随着基因组测序的发展,人们发现的CYP种类也越来越多,迄今细菌中己有900种CYP450被鉴定,其中部分物种的CYP450数量己明确。典型的放线菌基因组包括20种CYP450的编码基因,可编码多种CYP450。如耻垢分枝杆菌(Mycobacterium smegmatis MC2 155)中有 39种CYP450,结核分枝杆菌(M.tuberculosis H37Rv)中有20种CYP450。在众多CYP450中,CYP125对胆固醇代谢的起始起到关键作用。
CYP125在结核分枝杆菌中的编码基因属于胆固醇降解基因簇的一部分[11]。编码胆固醇降解的基因簇在一些放线菌中是保守序列,包括非致病性的土壤细菌红球菌Rhodococcus jostii RHA1。该基因簇的功能表达需要胆固醇(底物)的介入,而后负责降解甾醇侧链,或环A和环B[12-13]。
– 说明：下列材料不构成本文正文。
<file path="src/rtl/cpu_pkg.sv">
// Shared CPU definitions: branch opcodes, 2-bit counter encodings and opcode decode.
package cpu_pkg;

  localparam int unsigned OP_W  = 4;
  localparam int unsigned CTR_W = 2;

  localparam logic [OP_W-1:0] BEQ  = 4'b1000;
  localparam logic [OP_W-1:0] BNE  = 4'b1010;
  localparam logic [OP_W-1:0] BLT  = 4'b0010;
  localparam logic [OP_W-1:0] BGE  = 4'b0011;
  localparam logic [OP_W-1:0] BGTZ = 4'b1100;
  localparam logic [OP_W-1:0] BGT  = 4'b1110;

  typedef enum logic [CTR_W-1:0] {
    SNT = 2'b00,
    WNT = 2'b01,
    WT  = 2'b10,
    ST  = 2'b11
  } ctr_e;

  // True for conditional branches that train the predictor.
  function automatic logic is_branch(input logic [OP_W-1:0] opcode);
    logic br;
    case (opcode)
      BEQ, BNE, BLT, BGE, BGTZ, BGT: br = 1'b1;
      default:                       br = 1'b0;
    endcase
    return br;
  endfunction

endpackage

</file>
<file path="src/rtl/sat_ctr2.sv">
// Combinational next state of a 2-bit saturating direction counter.
module sat_ctr2
  import cpu_pkg::*;
(
  input  logic [CTR_W-1:0] cur,
  input  logic             taken,
  output logic [CTR_W-1:0] nxt_c
);

  always_comb begin
    nxt_c = cur;
    if (taken) begin
      if (cur != ST) nxt_c = CTR_W'(cur + 2'd1);
    end else begin
      if (cur != SNT) nxt_c = CTR_W'(cur - 2'd1);
    end
  end

endmodule

</file>
<file path="src/rtl/branch_predictor.sv">
// Fetch-side direction/target predictor with execute-stage training and redirect.
module branch_predictor
  import cpu_pkg::*;
#(
  parameter int unsigned PC_W  = 16,
  parameter int unsigned IDX_W = 4
) (
  input  logic            clk,
  input  logic            rst_n,
  input  logic            pred_req,
  input  logic [PC_W-1:0] pred_pc,
  output logic            pred_valid,
  output logic            pred_taken,
  output logic [PC_W-1:0] pred_target,
  input  logic            res_valid,
  input  logic [3:0]      res_opcode,
  input  logic [PC_W-1:0] res_pc,
  input  logic            res_branch,
  input  logic [PC_W-1:0] res_target,
  input  logic            res_pred_taken,
  input  logic [PC_W-1:0] res_pred_target,
  output logic            mispredict,
  output logic [PC_W-1:0] redirect_pc
);

  localparam int unsigned ENTRIES = 2 ** IDX_W;
  localparam int unsigned TAG_W   = PC_W - IDX_W;

  logic [CTR_W-1:0] ctr_q [ENTRIES];
  logic [TAG_W-1:0] tag_q [ENTRIES];
  logic [PC_W-1:0]  tgt_q [ENTRIES];
  logic [ENTRIES-1:0] vld_q;

  logic [IDX_W-1:0] p_idx_c;
  logic [TAG_W-1:0] p_tag_c;
  logic             p_hit_c;
  logic             p_taken_c;
  logic [PC_W-1:0]  p_target_c;

  logic [IDX_W-1:0] r_idx_c;
  logic [TAG_W-1:0] r_tag_c;
  logic             upd_c;
  logic             misp_c;
  logic [PC_W-1:0]  redir_c;
  logic [CTR_W-1:0] ctr_cur_c;
  logic [CTR_W-1:0] ctr_nxt_c;

  // Prediction lookup reads current (pre-update) table state.
  always_comb begin
    p_idx_c    = pred_pc[IDX_W-1:0];
    p_tag_c    = pred_pc[PC_W-1:IDX_W];
    p_hit_c    = vld_q[p_idx_c] && (tag_q[p_idx_c] == p_tag_c);
    p_taken_c  = p_hit_c && ctr_q[p_idx_c][CTR_W-1];
    p_target_c = p_taken_c ? tgt_q[p_idx_c] : PC_W'(pred_pc + 1'b1);
  end

  // Resolution decode: only real branches train or redirect.
  always_comb begin
    r_idx_c   = res_pc[IDX_W-1:0];
    r_tag_c   = res_pc[PC_W-1:IDX_W];
    upd_c     = res_valid && is_branch(res_opcode);
    ctr_cur_c = ctr_q[r_idx_c];
    misp_c    = upd_c &&
                ((res_pred_taken != res_branch) ||
                 (res_pred_taken && res_branch && (res_pred_target != res_target)));
    redir_c   = res_branch ? res_target : PC_W'(res_pc + 1'b1);
  end

  sat_ctr2 u_sat_ctr2 (
    .cur   (ctr_cur_c),
    .taken (res_branch),
    .nxt_c (ctr_nxt_c)
  );

  // Table training; a taken outcome also (re)allocates the target entry.
  always_ff @(posedge clk or negedge rst_n) begin
    if (!rst_n) begin
      for (int i = 0; i < int'(ENTRIES); i++) begin
        ctr_q[i] <= WNT;
        tag_q[i] <= '0;
        tgt_q[i] <= '0;
      end
      vld_q <= '0;
    end else if (upd_c) begin
      ctr_q[r_idx_c] <= ctr_nxt_c;
      if (res_branch) begin
        tgt_q[r_idx_c] <= res_target;
        tag_q[r_idx_c] <= r_tag_c;
        vld_q[r_idx_c] <= 1'b1;
      end
    end
  end

  // Registered prediction outputs; taken/target hold when no request.
  always_ff @(posedge clk or negedge rst_n) begin
    if (!rst_n) begin
      pred_valid  <= 1'b0;
      pred_taken  <= 1'b0;
      pred_target <= '0;
    end else begin
      pred_valid <= pred_req;
      if (pred_req) begin
        pred_taken  <= p_taken_c;
        pred_target <= p_target_c;
      end
    end
  end

  // Single-cycle redirect pulse per qualifying resolution.
  always_ff @(posedge clk or negedge rst_n) begin
    if (!rst_n) begin
      mispredict  <= 1'b0;
      redirect_pc <= '0;
    end else begin
      mispredict <= misp_c;
      if (misp_c) redirect_pc <= redir_c;
    end
  end

endmodule

</file>
**src/rtl/grid_env_step.sv**
```systemverilog
// Grid-world environment responder: applies an agent action, returns next state, reward and done.
// Optional obstacle cell enabled by defining GRID_ENV_OBSTACLE_EN.
module grid_env_step #(
  parameter int GRID_WIDTH    = 8,
  parameter int GRID_HEIGHT   = 8,
  parameter int STATE_LENGTH  = 6,
  parameter int START_STATE   = 0,
  parameter int GOAL_STATE    = 63,
  parameter int REWARD_LENGTH = 8,
  parameter int REWARD_GOAL   = 100,
  parameter int REWARD_STEP   = -1,
  parameter int REWARD_BUMP   = -5,
  parameter int STEP_LENGTH   = 8,
  parameter int MAX_STEPS     = 255
`ifdef GRID_ENV_OBSTACLE_EN
  ,
  parameter int OBSTACLE_STATE = 27
`endif
) (
  input  logic                     clk,
  input  logic                     rst,
  input  logic                     action_valid,
  input  logic [1:0]               action,
  output logic                     action_ready,
  output logic [STATE_LENGTH-1:0]  cur_state,
  output logic                     step_valid,
  input  logic                     step_ready,
  output logic [STATE_LENGTH-1:0]  next_state,
  output logic [REWARD_LENGTH-1:0] reward,
  output logic                     done,
  output logic [15:0]              episode_count
);

  localparam int unsigned ROW_W = (GRID_HEIGHT > 1) ? $clog2(GRID_HEIGHT) : 1;
  localparam int unsigned COL_W = (GRID_WIDTH > 1) ? $clog2(GRID_WIDTH) : 1;
  localparam logic [ROW_W-1:0] START_ROW = ROW_W'(START_STATE / GRID_WIDTH);
  localparam logic [COL_W-1:0] START_COL = COL_W'(START_STATE % GRID_WIDTH);
  localparam logic [ROW_W-1:0] LAST_ROW  = ROW_W'(GRID_HEIGHT - 1);
  localparam logic [COL_W-1:0] LAST_COL  = COL_W'(GRID_WIDTH - 1);
  localparam logic [STEP_LENGTH-1:0]   MAX_CNT = STEP_LENGTH'(MAX_STEPS);
  localparam logic [REWARD_LENGTH-1:0] RW_GOAL = REWARD_LENGTH'(REWARD_GOAL);
  localparam logic [REWARD_LENGTH-1:0] RW_STEP = REWARD_LENGTH'(REWARD_STEP);
  localparam logic [REWARD_LENGTH-1:0] RW_BUMP = REWARD_LENGTH'(REWARD_BUMP);

  typedef enum logic [1:0] {IDLE, MOVE, RESPOND} state_t;

  state_t                   state, state_n;
  logic [ROW_W-1:0]         row, nrow, cand_row, land_row;
  logic [COL_W-1:0]         col, ncol, cand_col, land_col;
  logic [1:0]               act_q;
  logic [STEP_LENGTH-1:0]   step_cnt, cnt_inc;
  logic [STATE_LENGTH-1:0]  cand_state, land_state;
  logic                     blocked, is_goal, done_c;
  logic [REWARD_LENGTH-1:0] reward_c;

  // State register
  always_ff @(posedge clk or posedge rst) begin
    if (rst) state <= IDLE;
    else     state <= state_n;
  end

  // Next-state and move evaluation
  always_comb begin
    state_n  = state;
    cand_row = row;
    cand_col = col;
    blocked  = 1'b0;
    case (act_q)
      2'd0:    if (row == '0)      blocked = 1'b1; else cand_row = row - ROW_W'(1);
      2'd1:    if (row == LAST_ROW) blocked = 1'b1; else cand_row = row + ROW_W'(1);
      2'd2:    if (col == '0)      blocked = 1'b1; else cand_col = col - COL_W'(1);
      default: if (col == LAST_COL) blocked = 1'b1; else cand_col = col + COL_W'(1);
    endcase
    cand_state = STATE_LENGTH'(int'(cand_row) * GRID_WIDTH + int'(cand_col));
`ifdef GRID_ENV_OBSTACLE_EN
    if ((OBSTACLE_STATE != GOAL_STATE) && (OBSTACLE_STATE != START_STATE) &&
        (cand_state == STATE_LENGTH'(OBSTACLE_STATE)))
      blocked = 1'b1;
`endif
    land_row   = blocked ? row : cand_row;
    land_col   = blocked ? col : cand_col;
    land_state = blocked ? cur_state : cand_state;
    is_goal    = !blocked && (land_state == STATE_LENGTH'(GOAL_STATE));
    reward_c   = blocked ? RW_BUMP : (is_goal ? RW_GOAL : RW_STEP);
    cnt_inc    = (step_cnt >= MAX_CNT) ? MAX_CNT : step_cnt + STEP_LENGTH'(1);
    done_c     = is_goal || (cnt_inc == MAX_CNT);
    case (state)
      IDLE:    if (action_valid) state_n = MOVE;
      MOVE:    state_n = RESPOND;
      RESPOND: if (step_ready) state_n = IDLE;
      default: state_n = IDLE;
    endcase
  end

  // Datapath and registered outputs
  always_ff @(posedge clk or posedge rst) begin
    if (rst) begin
      row           <= START_ROW;
      col           <= START_COL;
      nrow          <= '0;
      ncol          <= '0;
      act_q         <= '0;
      step_cnt      <= '0;
      cur_state     <= STATE_LENGTH'(START_STATE);
      next_state    <= '0;
      reward        <= '0;
      done          <= 1'b0;
      episode_count <= '0;
      action_ready  <= 1'b1;
      step_valid    <= 1'b0;
    end else begin
      action_ready <= (state_n == IDLE);
      step_valid   <= (state_n == RESPOND);
      case (state)
        IDLE: if (action_valid) act_q <= action;
        MOVE: begin
          nrow       <= land_row;
          ncol       <= land_col;
          step_cnt   <= cnt_inc;
          next_state <= land_state;
          reward     <= reward_c;
          done       <= done_c;
        end
        RESPOND: if (step_ready) begin
          if (done) begin
            row           <= START_ROW;
            col           <= START_COL;
            cur_state     <= STATE_LENGTH'(START_STATE);
            step_cnt      <= '0;
            episode_count <= episode_count + 16'd1;
          end else begin
            row       <= nrow;
            col       <= ncol;
            cur_state <= next_state;
          end
        end
        default: ;
      endcase
    end
  end

endmodule

```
对胆固醇吸收和分解的动物感染和缺失突变研究显示,胆固醇的生物代谢对结核分枝杆菌的传播和耐药性都具有十分关键的作用[14-16],并且在小鼠和巨噬细胞等模式生物中也得到了类似的结果,这表明结核分枝杆菌的致病性与胆固醇的生物代谢有很大的相关性[17-18]。
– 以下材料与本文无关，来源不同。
File: src/rtl/mul_result_stage.sv
`default_nettype none
// +----------------------------------------------------------------------------+
// | Module      : mul_result_stage                                              |
// | Description : Response stage behind the iterative signed multiplier.        |
// |               Captures request sideband at issue, applies the MULHU/MULHSU  |
// |               high-half corrections to the signed x signed product, selects |
// |               the low/high word per lane and drives an elastic valid/ready  |
// |               output toward commit.                                         |
// |               Optional macro MUL_RESULT_OUTREG_EN: when defined, results    |
// |               pass through a 2-entry registered skid FIFO (1-cycle latency, |
// |               mul_ready from registered state only). When undefined, the    |
// |               stage is a 0-latency combinational pass-through.              |
// | Revision    : 1.0 - initial release                                         |
// +----------------------------------------------------------------------------+
module mul_result_stage #(
    parameter int LANES     = 1,
    parameter int XLEN      = 32,
    parameter int TAG_WIDTH = 8
) (
    input  logic                      clk,
    input  logic                      reset,
    input  logic                      issue_fire,
    input  logic [1:0]                issue_op,
    input  logic [TAG_WIDTH-1:0]      issue_tag,
    input  logic [LANES*XLEN-1:0]     issue_dataa,
    input  logic [LANES*XLEN-1:0]     issue_datab,
    input  logic                      mul_valid,
    output logic                      mul_ready,
    input  logic [LANES*2*XLEN-1:0]   mul_result,
    output logic                      valid_out,
    input  logic                      ready_out,
    output logic [TAG_WIDTH-1:0]      out_tag,
    output logic [LANES*XLEN-1:0]     out_data
);

    localparam logic [1:0] c_OP_MUL    = 2'd0;
    localparam logic [1:0] c_OP_MULH   = 2'd1;
    localparam logic [1:0] c_OP_MULHSU = 2'd2;
    localparam logic [1:0] c_OP_MULHU  = 2'd3;

    // Sideband captured at issue, consumed when the product arrives
    logic [1:0]            r_op;
    logic [TAG_WIDTH-1:0]  r_tag;
    logic [LANES*XLEN-1:0] r_dataa;
    logic [LANES*XLEN-1:0] r_datab;
    logic                  r_pending;

    logic                  w_mul_hs;
    logic [LANES*XLEN-1:0] w_res_data;

    assign w_mul_hs = mul_valid && mul_ready;

    // Sideband register: issue wins over a same-cycle handshake so back-to-back
    // requests keep pending set; the handshake itself uses the pre-edge value.
    always_ff @(posedge clk) begin
        if (reset) begin
            r_op      <= c_OP_MUL;
            r_tag     <= '0;
            r_dataa   <= '0;
            r_datab   <= '0;
            r_pending <= 1'b0;
        end else if (issue_fire) begin
            r_op      <= issue_op;
            r_tag     <= issue_tag;
            r_dataa   <= issue_dataa;
            r_datab   <= issue_datab;
            r_pending <= 1'b1;
        end else if (w_mul_hs) begin
            r_pending <= 1'b0;
        end
    end

    // Per-lane result selection. The multiplier always treats both operands as
    // signed; unsigned interpretations are recovered on the high word by adding
    // back the other operand whenever a sign bit was really a magnitude bit.
    for (genvar g = 0; g < LANES; g++) begin : g_lane
        logic [XLEN-1:0] w_a;
        logic [XLEN-1:0] w_b;
        logic [XLEN-1:0] w_hi;
        logic [XLEN-1:0] w_lo;
        logic [XLEN-1:0] w_corr_b;
        logic [XLEN-1:0] w_corr_a;
        logic [XLEN-1:0] w_res;

        assign w_a      = r_dataa[g*XLEN +: XLEN];
        assign w_b      = r_datab[g*XLEN +: XLEN];
        assign w_lo     = mul_result[g*2*XLEN +: XLEN];
        assign w_hi     = mul_result[g*2*XLEN+XLEN +: XLEN];
        // b treated unsigned: add a when b's top bit was negative weight
        assign w_corr_b = w_b[XLEN-1] ? w_a : '0;
        // a treated unsigned: add b when a's top bit was negative weight
        assign w_corr_a = w_a[XLEN-1] ? w_b : '0;

        // Select low/high word and apply the op-specific correction mod 2^XLEN
        always_comb begin
            w_res = w_lo;
            case (r_op)
                c_OP_MUL:    w_res = w_lo;
                c_OP_MULH:   w_res = w_hi;
                c_OP_MULHSU: w_res = w_hi + w_corr_b;
                c_OP_MULHU:  w_res = w_hi + w_corr_b + w_corr_a;
                default:     w_res = w_lo;
            endcase
        end

        assign w_res_data[g*XLEN +: XLEN] = w_res;
    end

`ifdef MUL_RESULT_OUTREG_EN

    localparam int c_ENTRY_W = TAG_WIDTH + LANES*XLEN;

    logic [c_ENTRY_W-1:0] r_mem [0:1];
    logic                 r_wptr;
    logic                 r_rptr;
    logic [1:0]           r_count;
    logic                 w_full;
    logic                 w_empty;
    logic                 w_push;
    logic                 w_pop;

    assign w_full    = (r_count == 2'd2);
    assign w_empty   = (r_count == 2'd0);
    // Stray products (no pending request) complete the handshake but are dropped
    assign w_push    = w_mul_hs && r_pending;
    assign w_pop     = valid_out && ready_out;

    assign mul_ready = !w_full;
    assign valid_out = !w_empty;
    assign out_tag   = r_mem[r_rptr][c_ENTRY_W-1 -: TAG_WIDTH];
    assign out_data  = r_mem[r_rptr][LANES*XLEN-1:0];

    // Two-entry skid FIFO; entries are cleared on reset so idle outputs read zero
    always_ff @(posedge clk) begin
        if (reset) begin
            r_mem[0] <= '0;
            r_mem[1] <= '0;
            r_wptr   <= 1'b0;
            r_rptr   <= 1'b0;
            r_count  <= 2'd0;
        end else begin
            if (w_push) begin
                r_mem[r_wptr] <= {r_tag, w_res_data};
                r_wptr        <= ~r_wptr;
            end
            if (w_pop) begin
                r_rptr <= ~r_rptr;
            end
            case ({w_push, w_pop})
                2'b10:   r_count <= r_count + 2'd1;
                2'b01:   r_count <= r_count - 2'd1;
                default: r_count <= r_count;
            endcase
        end
    end

`else

    // Pass-through: the consumer's ready flows straight back to the multiplier;
    // stray products (no pending request) are always accepted and discarded.
    assign valid_out = mul_valid && r_pending;
    assign mul_ready = ready_out || !r_pending;
    assign out_tag   = r_tag;
    assign out_data  = w_res_data;

`endif

`ifndef SYNTHESIS
    // A product must only arrive for a request whose sideband is held
    a_product_without_request : assert property (
        @(posedge clk) disable iff (reset) mul_valid |-> r_pending
    );

    // A new request must not overwrite a sideband still waiting for its product
    a_issue_overwrites_pending : assert property (
        @(posedge clk) disable iff (reset) (issue_fire && r_pending) |-> w_mul_hs
    );
`endif

endmodule
`default_nettype wire
--- src/rtl/ifm_row_scheduler_pkg.sv ---
// Shared sizes and FSM encodings for the IFM row scheduler.
package ifm_row_scheduler_pkg;

    localparam int W_SIZE         = 8;
    localparam int IFM_BUFFER_CNT = 4;
    localparam int IFM_BUFFER     = 2;
    localparam int KERNEL_ROWS    = 3;

    typedef enum logic [1:0] {
        SCHED_IDLE = 2'd0,
        SCHED_RUN  = 2'd1,
        SCHED_DONE = 2'd2
    } sched_state_e;

endpackage
[src/rtl/itu656_pkg.sv]
// itu656_pkg
//   Shared definitions for the BT.656 transmit framer and anything that checks
//   its output: 525/60 default timing constants, counter widths, the timing
//   reference preamble and blanking bytes, the horizontal region type, and
//   helpers for the XY status word and the pixel data clamp.
package itu656_pkg;

  // 525/60 defaults, also handy for a decoder-side checker.
  localparam int H_TOTAL_525  = 1716;
  localparam int H_ACTIVE_525 = 1440;
  localparam int V_TOTAL_525  = 525;
  localparam int V1_END_525   = 19;
  localparam int V2_START_525 = 264;
  localparam int V2_END_525   = 282;
  localparam int F0_START_525 = 4;
  localparam int F1_START_525 = 266;

  localparam int HCNT_W = 11;
  localparam int LINE_W = 10;

  localparam logic [7:0] PREAMBLE_FF = 8'hFF;
  localparam logic [7:0] PREAMBLE_00 = 8'h00;
  localparam logic [7:0] BLANK_EVEN  = 8'h80;
  localparam logic [7:0] BLANK_ODD   = 8'h10;

  // Where the byte counter sits within a line. ACTIVE is only reported on
  // lines that carry picture; active-window bytes of vertical blanking lines
  // are reported as BLANK.
  typedef enum logic [1:0] {
    REG_EAV,
    REG_BLANK,
    REG_SAV,
    REG_ACTIVE
  } h_region_e;

  // Fourth byte of EAV/SAV: fixed 1, F, V, H, then the protection bits.
  function automatic logic [7:0] xy_code(input logic f, input logic v, input logic h);
    return {1'b1, f, v, h, v ^ h, f ^ h, f ^ v, f ^ v ^ h};
  endfunction

  // 00 and FF only ever appear inside timing reference codes.
  function automatic logic [7:0] clamp_pixel(input logic [7:0] b);
    if (b == 8'h00) return 8'h01;
    if (b == 8'hFF) return 8'hFE;
    return b;
  endfunction

  function automatic logic [7:0] blank_byte(input logic odd);
    return odd ? BLANK_ODD : BLANK_EVEN;
  endfunction

endpackage
===== config.mk =====
export PLATFORM = sky130hd
export DESIGN_NAME = bios_loadable_bank
export DESIGN_NICKNAME = d
export VERILOG_FILES = /design/src/rtl/i281_bios_pkg.sv /design/src/rtl/bios_bank_mem.sv /design/src/rtl/bios_loadable_bank.sv
export SDC_FILE = /design/constraint.sdc
export NUM_CORES = 1
export LEC_CHECK = 0
export CORE_MARGIN = 10
export CORE_UTILIZATION = 45
export DETAILED_ROUTE_END_ITERATION = 8
export SYNTH_ARGS = -nofsm -noshare
export SYNTH_HDL_FRONTEND = slang
export SYNTH_SLANG_ARGS = --single-unit

===== constraint.sdc =====
create_clock -name clock -period 2.9 [get_ports clock]
set_input_delay 0.725 -clock clock [delete_from_list [all_inputs] [get_ports clock]]
set_output_delay 0.725 -clock clock [all_outputs]
set_load 0.02 [all_outputs]

===== src/rtl/i281_bios_pkg.sv =====
// Shared definitions for the loadable BIOS instruction bank: reload FSM
// state encoding, default geometry and the modular checksum helper.
package i281_bios_pkg;

    typedef enum logic [1:0] {
        IDLE  = 2'd0,
        LOAD  = 2'd1,
        CHECK = 2'd2,
        DONE  = 2'd3
    } bank_state_t;

    localparam int DEFAULT_WIDTH = 16;
    localparam int DEFAULT_DEPTH = 16;

    // Running checksum step: (a + b) mod 2^width, for widths up to 64 bits.
    function automatic logic [63:0] csum_add(input logic [63:0] a,
                                             input logic [63:0] b,
                                             input int          width);
        logic [63:0] mask;
        mask = (width >= 64) ? '1 : ((64'd1 << width) - 64'd1);
        return (a + b) & mask;
    endfunction

endpackage


===== src/rtl/bios_bank_mem.sv =====
// DEPTH x WIDTH instruction register array: async clear to zero, one
// write port, one registered read port with read-before-write behaviour.
module bios_bank_mem #(
    parameter int WIDTH = 16,
    parameter int DEPTH = 16,
    localparam int AW   = $clog2(DEPTH)
) (
    input  logic             clock,
    input  logic             reset_n,
    input  logic             i_wr_en,
    input  logic [AW-1:0]    i_wr_addr,
    input  logic [WIDTH-1:0] i_wr_data,
    input  logic [AW-1:0]    i_rd_addr,
    output logic [WIDTH-1:0] o_rd_data
);

    logic [WIDTH-1:0] r_mem [DEPTH];

    // Storage and read register; the read samples the pre-write contents.
    always_ff @(posedge clock or negedge reset_n) begin
        if (!reset_n) begin
            for (int i = 0; i < DEPTH; i++) begin
                r_mem[i] <= '0;
            end
            o_rd_data <= '0;
        end else begin
            if (i_wr_en) begin
                r_mem[i_wr_addr] <= i_wr_data;
            end
            o_rd_data <= r_mem[i_rd_addr];
        end
    end

endmodule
资料显示,CYP125虽与结核分枝杆菌的体内存活相关,而且它的分解代谢的催化活性已被证实,但它的生理学功能尚未明了,于是研究者进行了一系列实验。首先,以卡介苗(BCG)为模式生物与结核分枝杆菌的胆固醇代谢基因簇进行了比较;然后,对结核分枝杆菌H37Rv中CYP125基因进行了工程菌的异源表达,对得到的蛋白进行了分离纯化,并且通过气质联用等方法对CYP125酶的活性及性质进行了测定;最终得出CYP125参与催化了胆固醇代谢途径的起始步骤。
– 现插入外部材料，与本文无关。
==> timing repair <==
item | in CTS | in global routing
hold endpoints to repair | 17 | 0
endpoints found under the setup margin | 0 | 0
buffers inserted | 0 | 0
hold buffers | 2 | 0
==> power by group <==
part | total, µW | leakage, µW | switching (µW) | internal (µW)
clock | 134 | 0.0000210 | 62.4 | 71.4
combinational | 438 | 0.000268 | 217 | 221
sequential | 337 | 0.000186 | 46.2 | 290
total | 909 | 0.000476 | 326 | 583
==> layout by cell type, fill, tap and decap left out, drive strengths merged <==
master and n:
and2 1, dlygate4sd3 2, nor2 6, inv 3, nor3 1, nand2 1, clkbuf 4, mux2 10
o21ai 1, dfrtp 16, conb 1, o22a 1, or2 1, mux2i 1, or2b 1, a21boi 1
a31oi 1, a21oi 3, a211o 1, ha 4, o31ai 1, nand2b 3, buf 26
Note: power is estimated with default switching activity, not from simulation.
--- src/rtl/pipe_hazard_ctrl.sv ---
// Hazard/stall sequencer: PC, IF/ID, ID/EX enables and flushes, EX/MEM bubble, stall counter.
// Latency: controls are combinational from registered state and current inputs (zero-cycle response).
// Backpressure: mem_stall freezes the whole pipe and holds all sequencer state.
module pipe_hazard_ctrl
  import pipe_ctrl_pkg::*;
#(
  parameter int REG_ADDR_W = REG_ADDR_W_DEF,
  parameter int MC_LAT     = 4,
  parameter int CNT_W      = 16
) (
  input  logic                  clk,
  input  logic                  reset,
  input  logic [REG_ADDR_W-1:0] id_rs1,
  input  logic [REG_ADDR_W-1:0] id_rs2,
  input  logic                  id_use_rs1,
  input  logic                  id_use_rs2,
  input  logic [REG_ADDR_W-1:0] ex_rd,
  input  logic                  ex_mem_read,
  input  logic                  ex_branch_taken,
  input  logic                  ex_mc_start,
  input  logic                  mem_stall,
  output logic                  pc_write,
  output logic                  if_id_write,
  output logic                  if_id_flush,
  output logic                  id_ex_write,
  output logic                  id_ex_flush,
  output logic                  ex_mem_bubble,
  output logic [1:0]            state,
  output logic [CNT_W-1:0]      stall_count
);

  localparam int CW = $clog2(MC_LAT);
  // The start cycle is already frozen, so the counter covers the remaining MC_LAT-2 frozen cycles.
  localparam logic [CW-1:0] CNT_LOAD = CW'(MC_LAT - 2);

  state_e           state_q, state_d;
  logic [CW-1:0]    cnt_q, cnt_d;
  logic [CNT_W-1:0] stall_q, stall_d;
  ctrl_t            ctrl;
  logic             lu_hit;

  load_use_detect #(.REG_ADDR_W(REG_ADDR_W)) u_lu (
    .id_rs1_i      (id_rs1),
    .id_rs2_i      (id_rs2),
    .id_use_rs1_i  (id_use_rs1),
    .id_use_rs2_i  (id_use_rs2),
    .ex_rd_i       (ex_rd),
    .ex_mem_read_i (ex_mem_read),
    .hit_o         (lu_hit)
  );

  // State, multi-cycle countdown and stall counter registers.
  always_ff @(posedge clk) begin
    if (reset) begin
      state_q <= RUN;
      cnt_q   <= '0;
      stall_q <= '0;
    end else begin
      state_q <= state_d;
      cnt_q   <= cnt_d;
      stall_q <= stall_d;
    end
  end

  // Next state: a memory stall holds everything; a branch outranks a multi-cycle start.
  always_comb begin
    state_d = state_q;
    cnt_d   = cnt_q;
    if (!mem_stall) begin
      case (state_q)
        RUN: begin
          if (!ex_branch_taken && ex_mc_start) begin
            state_d = MC_BUSY;
            cnt_d   = CNT_LOAD;
          end
        end
        MC_BUSY: begin
          if (cnt_q != '0) cnt_d = cnt_q - CW'(1);
          else             state_d = RUN;
        end
        default: state_d = RUN;
      endcase
    end
  end

  // Control outputs in priority order; MC_BUSY ignores branch, load and start inputs.
  always_comb begin
    ctrl = CTRL_DEFAULT;
    if (reset) begin
      ctrl = CTRL_RESET;
    end else if (mem_stall) begin
      ctrl = CTRL_FREEZE;
    end else begin
      case (state_q)
        RUN: begin
          if (ex_branch_taken)  ctrl = CTRL_BRANCH;
          else if (ex_mc_start) ctrl = CTRL_MC;
          else if (lu_hit)      ctrl = CTRL_LU;
        end
        MC_BUSY: begin
          if (cnt_q != '0) ctrl = CTRL_MC;
        end
        default: ctrl = CTRL_DEFAULT;
      endcase
    end
  end

  // Saturating count of cycles where the PC did not advance.
  always_comb begin
    stall_d = stall_q;
    if (!ctrl.pc_write && (stall_q != '1)) stall_d = stall_q + CNT_W'(1);
  end

  assign pc_write      = ctrl.pc_write;
  assign if_id_write   = ctrl.if_id_write;
  assign if_id_flush   = ctrl.if_id_flush;
  assign id_ex_write   = ctrl.id_ex_write;
  assign id_ex_flush   = ctrl.id_ex_flush;
  assign ex_mem_bubble = ctrl.ex_mem_bubble;
  assign state         = state_q;
  assign stall_count   = stall_q;

endmodule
实验表明,CYP450催化胆固醇的降解主要是催化烷烃C-H键的羟基化及芳香环的氧化;CYP125是作为一类C26-羟基酶,通过对胆固醇侧链C26位的羟基化来起始胆固醇分解代谢的[10]。结核分枝杆菌CYP450在胆固醇代谢中的主要功能有:胆固醇的饱和侧链在进入结核分枝杆菌(β-氧化途径)前一定被化学功能化修饰,为β-氧化反应氧化侧链做准备,而后至少有4个阶段是必要的[19-20]。在前3个阶段,胆固醇的侧链被CYP450酶有序地催化氧化成末端醇、醛和酸。有3种结核分枝杆菌CYP450酶,即CYP125(Rv3545c)、CYP142(Rv3518c)和 CYP124(Rv2266)参与催化氧化胆固醇和4-胆甾烯-3-酮的侧链。最后,ATP-依赖阶段,通过固醇-CoA连接酶催化完成[21]。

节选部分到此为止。